Initially, scientists thought the gamma ray signals could have come from inside the Milky Way, which would be simpler to explain. “If it’s within our own galaxy, it doesn’t have to be anywhere near as powerful as if it’s in a very distant galaxy” because the brightness could be explained by a more run-of-the-mill cosmic event that’s relatively close by, says Andrew Levan, an astrophysicist at Radboud University in the Netherlands.

Follow-up observations quickly debunked that theory. Once NASA’s Neil Gehrels Swift Observatory pinpointed where on the sky the event had taken place, the European Southern Observatory’s Very Large Telescope in Chile found the fading afterglow next to a smudge the sky, and NASA’s Hubble Space Telescope showed that smudge to be a previously unknown galaxy. Then the James Webb Space Telescope, which penetrates through thick cosmic dust using its infrared vision, helped the scientist-detective team figure out that light from the crime scene has been traveling toward us for 8 billion years.

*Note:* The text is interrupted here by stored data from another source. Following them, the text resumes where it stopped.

Background: an optimization exercise with open tools, aiming at a short achievable clock period and few clock cycles per item. Do not read the settings as production practice.
The RTL was checked by simulation tests, not by an equivalence proof against the original design.
The clock port is modelled as an ideal driver; clocking choices that lean on that would not hold on a real chip.
Power figures rest on the tool's default switching activity, not on a simulated workload.

==> trial 51 <==
==> flow/design.v (excerpt) <==
module se15(
input           clk,
input           rst,
input           write,
input    [11:0] addr,
input    [31:0] lfsrdin,
input           pushin,
input     [7:0] datain,
input    [31:0] entrophy,
output          pushout,
output   [31:0] dataout
);
Settings: LEC_CHECK=0, CAP_MARGIN=60, CORE_MARGIN=2, CORE_UTILIZATION=55, CTS_CLUSTER_DIAMETER=60, CTS_CLUSTER_SIZE=20, SETUP_SLACK_MARGIN=3.6, SLEW_MARGIN=60; clock period 5.5 ns.
standard.sh (not shown) runs the stock make flow with config.mk's settings and CLKGATE_MAP_FILE= SYNTH_SCRIPT=/design/flow/synth_recipe.tcl, a recipe that flattens the netlist after the stock synthesis.
==> flow/flow/run.sh <==
#!/bin/bash
# Layout: the standard ORFS flow (standard.sh), with its own clock-tree step
# (flow/post_cts.tcl, run at the end of ORFS's CTS stage):
#  - the clock tree is built from buf_16 cells and the clock port drives the
#    tree's first level directly (no root buffer);
#  - the port buffers get plain buffer cells and the output flip-flops sit next
#    to their port buffers;
#  - then the usual post-CTS timing repair.
# Each make run's full output goes to its own log here; ORFS's logs are in orfs/logs.
set -uo pipefail
HERE=$(pwd)
ARGS=(SKIP_CTS_REPAIR_TIMING=1 POST_CTS_TCL=$HERE/flow/post_cts.tcl CTS_BUF_LIST=sky130_fd_sc_hd__buf_16)
if bash standard.sh finish "${ARGS[@]}" > standard.log 2>&1; then
  exit 0
fi
# Detailed routing now and then leaves wiring that extraction refuses: lay the
# design out again with a slightly different placement density.
for addon in 0.02 0.04; do
  mv standard.log standard_failed_$addon.log
  bash standard.sh clean_all > clean_$addon.log 2>&1 || true
  if bash standard.sh finish "${ARGS[@]}" PLACE_DENSITY_LB_ADDON=$addon > standard.log 2>&1; then
    exit 0
  fi
done
exit 1
==> flow/flow/post_cts.tcl <==
# Run after CTS (POST_CTS_TCL, with SKIP_CTS_REPAIR_TIMING=1).
# 2. Give the port buffers ordinary buffer cells (buffer_ports picks a delay cell).
# 3. Put each flip-flop that drives an output port's buffer right next to that buffer.
# 4. Then the usual post-CTS timing repair and legalisation.
set blk [ord::get_db_block]
set db [ord::get_db]
set clknet [[$blk findBTerm clk] getNet]
set its [$clknet getITerms]
if {[llength $its] == 1} {
  set root [[lindex $its 0] getInst]
  set onet ""
  foreach it [$root getITerms] {
    if {[$it isOutputSignal]} { set onet [$it getNet] }
  }
  if {$onet ne "" && [llength [$onet getITerms]] <= 5} {
    puts "post_cts: removing clock root buffer [$root getName]"
    foreach it [$onet getITerms] {
      if {[$it getInst] != $root} { $it disconnect; $it connect $clknet }
    }
    odb::dbInst_destroy $root
    odb::dbNet_destroy $onet
  }
}

proc port_buffer {bt} {
  set n [$bt getNet]
  set want [expr {[$bt getIoType] eq "OUTPUT" ? "isOutputSignal" : "isInputSignal"}]
  foreach it [$n getITerms] {
    if {[$it $want]} { return $it }
  }
  return ""
}

set buf_in  [$db findMaster sky130_fd_sc_hd__buf_4]
set buf_rst [$db findMaster sky130_fd_sc_hd__buf_12]
set buf_out [$db findMaster sky130_fd_sc_hd__buf_6]
foreach bt [$blk getBTerms] {
  set name [$bt getName]
  if {$name eq "clk"} { continue }
  set it [port_buffer $bt]
  if {$it eq ""} { continue }
  set inst [$it getInst]
  set m [[$inst getMaster] getName]
  if {![string match "sky130_fd_sc_hd__clkdlybuf*" $m] && ![string match "sky130_fd_sc_hd__buf_*" $m]} { continue }
  if {[$bt getIoType] eq "OUTPUT"} {
    $inst swapMaster $buf_out
  } elseif {$name eq "rst"} {
    $inst swapMaster $buf_rst
  } else {
    $inst swapMaster $buf_in
  }
}

foreach bt [$blk getBTerms] {
  if {[$bt getIoType] ne "OUTPUT"} { continue }
  set it [port_buffer $bt]
  if {$it eq ""} { continue }
  set buf [$it getInst]
  set inet ""
  foreach it [$buf getITerms] { if {[$it isInputSignal]} { set inet [$it getNet] } }
  if {$inet eq ""} { continue }
  set ff ""
  foreach it [$inet getITerms] { if {[$it isOutputSignal]} { set ff [$it getInst] } }
  if {$ff eq "" || ![[$ff getMaster] isSequential]} { continue }
  if {[llength [$inet getITerms]] != 2} { continue }
  lassign [$buf getLocation] bx by
  puts "post_cts: moving [$ff getName] next to [$buf getName] ([$bt getName])"
  $ff setLocation [expr {$bx + [[$buf getMaster] getWidth]}] $by
}
detailed_placement
estimate_parasitics -placement
report_clock_latency
repair_timing_helper
detailed_placement
check_placement -verbose
report_clock_latency
==> inputs of trial 96, as changes to trial 51 <==
==> flow/run.sh (new file) <==
#!/bin/bash
# synth_recipe.tcl (not shown) runs the flow's synth.tcl, then flattens the netlist and writes it again
# the make line also repeats each setting of config.mk as NAME=value (left out here)
make -C /OpenROAD-flow-scripts/flow DESIGN_CONFIG=/design/flow/config.mk WORK_HOME=/design/flow/orfs CLKGATE_MAP_FILE= SYNTH_SCRIPT=/design/flow/synth_recipe.tcl finish
SETUP_SLACK_MARGIN = 3.2   (was 3.6)
removed: flow/flow/run.sh
removed: flow/flow/post_cts.tcl
removed: flow/standard.sh
==> comparison <==
Of trial 51 and trial 96, trial 51 has the higher clock skew (gap 0.0024 ns).
Between trial 96 and trial 51, the lower via count is in trial 96 (gap 0.75%, measured against trial 51).
In trial 51 the non-clock buffer count is higher than in trial 96, by 103.
Of trial 51 and trial 96, trial 51 has the higher combinational power (gap 6.5%, measured against trial 96).
Of trial 96 and trial 51, trial 51 has the higher routed wire length (gap 0.98%, measured against trial 51).
In area after synthesis, trial 96 and trial 51 do not differ.
Power: trial 96 is smaller than trial 51 (5.5%).
In trial 51 the utilization is higher than in trial 96, by 0.95 points.
Critical path depth is the same in trial 96 and trial 51.
Testbench counts of trial 51, summed over its fixed seeds: cycles 24,600, items 24,000.
Testbench counts of trial 96, summed over its fixed seeds: cycles 24,600, items 24,000.

==> port drivers added, routing unchanged <==
In the flow no input, the clock included, has a driving cell. The finished layouts below were timed again as built, in two steps.
Step 1 assumes that a clkbuf_16 drives the clock port and a buf_2 every other input.
Step 2 also shifts input and output timing later by t, the mid clock arrival at the registers, as if the neighbouring blocks saw the same clock.
Three values: no drivers, after step 1, after step 2; two values: the first two.
| run | shift t [ns] | setup slack, ns | slew at the worst register clock pin (ns) |
|---|---|---|---|
| trial 51 | 0.923 | 3.168 / 2.935 / 2.959 | 0.09 / 0.09 |
| trial 96 | 1.091 | 2.902 / 2.777 / 2.354 | 0.09 / 0.09 |
After both steps setup and hold are still met in every run listed. For trial 96, which loses most, drivers alone change the setup slack by -0.125 ns; drivers and shift together by -0.548 ns. The worst setup slack also covers recovery checks on asynchronous resets.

“This was even brighter and more brilliant than you’d have thought, because it was hidden behind so much dust in the galaxy,” Levan says.

Against the blackness of space is a riot of white stars of varying brightness, with long diffraction spikes extending from the brightest ones. Also visible is a variety of cream-colored, orange, and brownish galaxies. A white box surrounds one galaxy in the upper left, located above a line joining the scene’s two brightest stars. Lines extend to the right from this box and lead to an enlarged inset showing the orange, edge-on disk galaxy in more detail. Horizontal and vertical lines pinpoint the burst’s location within its host galaxy. Text in the inset reads “GRB 250702B” in white

NASA’s James Webb Space Telescope gave astronomers their clearest view of GRB 250702B’s home, a large, extremely dusty galaxy around eight billion light-years away from Earth. In the zoomed inset, the burst’s position (indicated with tick marks) near the top edge of the galaxy’s dark dust lane eliminates the possibility that the burst was associated with the supermassive black hole at the galaxy’s core.

NASA/ESA/CSA/H. Sears, Rutgers. Image Processing: A. Pagan, STScI

Scientists tracking this saga agree that the destruction of the star must have created a jet of particles shooting out of the crime scene at nearly the speed of light, which generated the gamma rays. The big mystery, says Levan, becomes: “What is it that makes that jet happen in the first place? What’s sitting in the middle there and actually powering that jet?”